- [EXERCISE REQUIREMENTS]:
Set down, please, exactly the lines below that run from the line with "module tmoc_dev_flat import tmoc_pkg::*;" to the line with "input wire logic [$bits(bus_i.reg_addr)-1:0]", both lines included.

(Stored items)

###

===== src/flat_wrapper.sv =====
// flat-port wrapper written by rule: the top's interface ports become plain ports
module tmoc_dev_flat import tmoc_pkg::*;
  (aclk, aresetn, capture_event, irq_ack_a, irq_ack_b, irq, port_value, pin_out, pin_oe_n, compare_output, bus_reg_addr, bus_reg_wdata, bus_reg_wr, bus_reg_rd, bus_reg_rdata);
  tmoc_if bus_i ();
  input  wire logic aclk;
  input  wire logic aresetn;
  input  wire logic capture_event;
  input  wire logic irq_ack_a;
  input  wire logic irq_ack_b;
  output logic irq;
  input  wire logic [1:0] port_value;
  output logic [1:0] pin_out;
  output logic [1:0] pin_oe_n;
  output logic [1:0] compare_output;
  input wire logic [$bits(bus_i.reg_addr)-1:0] bus_reg_addr;
  input wire logic [$bits(bus_i.reg_wdata)-1:0] bus_reg_wdata;
  input wire logic [$bits(bus_i.reg_wr)-1:0] bus_reg_wr;
  input wire logic [$bits(bus_i.reg_rd)-1:0] bus_reg_rd;
  output wire logic [$bits(bus_i.reg_rdata)-1:0] bus_reg_rdata;
  assign bus_i.reg_addr = bus_reg_addr;
  assign bus_i.reg_wdata = bus_reg_wdata;
  assign bus_i.reg_wr = bus_reg_wr;
  assign bus_i.reg_rd = bus_reg_rd;
  assign bus_reg_rdata = bus_i.reg_rdata;
  tmoc_dev u_core (.aclk(aclk), .aresetn(aresetn), .bus(bus_i), .capture_event(capture_event), .irq_ack_a(irq_ack_a), .irq_ack_b(irq_ack_b), .irq(irq), .port_value(port_value), .pin_out(pin_out), .pin_oe_n(pin_oe_n), .compare_output(compare_output));
endmodule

###

- [ANSWER SECTION]:
module tmoc_dev_flat import tmoc_pkg::*;
  (aclk, aresetn, capture_event, irq_ack_a, irq_ack_b, irq, port_value, pin_out, pin_oe_n, compare_output, bus_reg_addr, bus_reg_wdata, bus_reg_wr, bus_reg_rd, bus_reg_rdata);
  tmoc_if bus_i ();
  input  wire logic aclk;
  input  wire logic aresetn;
  input  wire logic capture_event;
  input  wire logic irq_ack_a;
  input  wire logic irq_ack_b;
  output logic irq;
  input  wire logic [1:0] port_value;
  output logic [1:0] pin_out;
  output logic [1:0] pin_oe_n;
  output logic [1:0] compare_output;
  input wire logic [$bits(bus_i.reg_addr)-1:0] bus_reg_addr;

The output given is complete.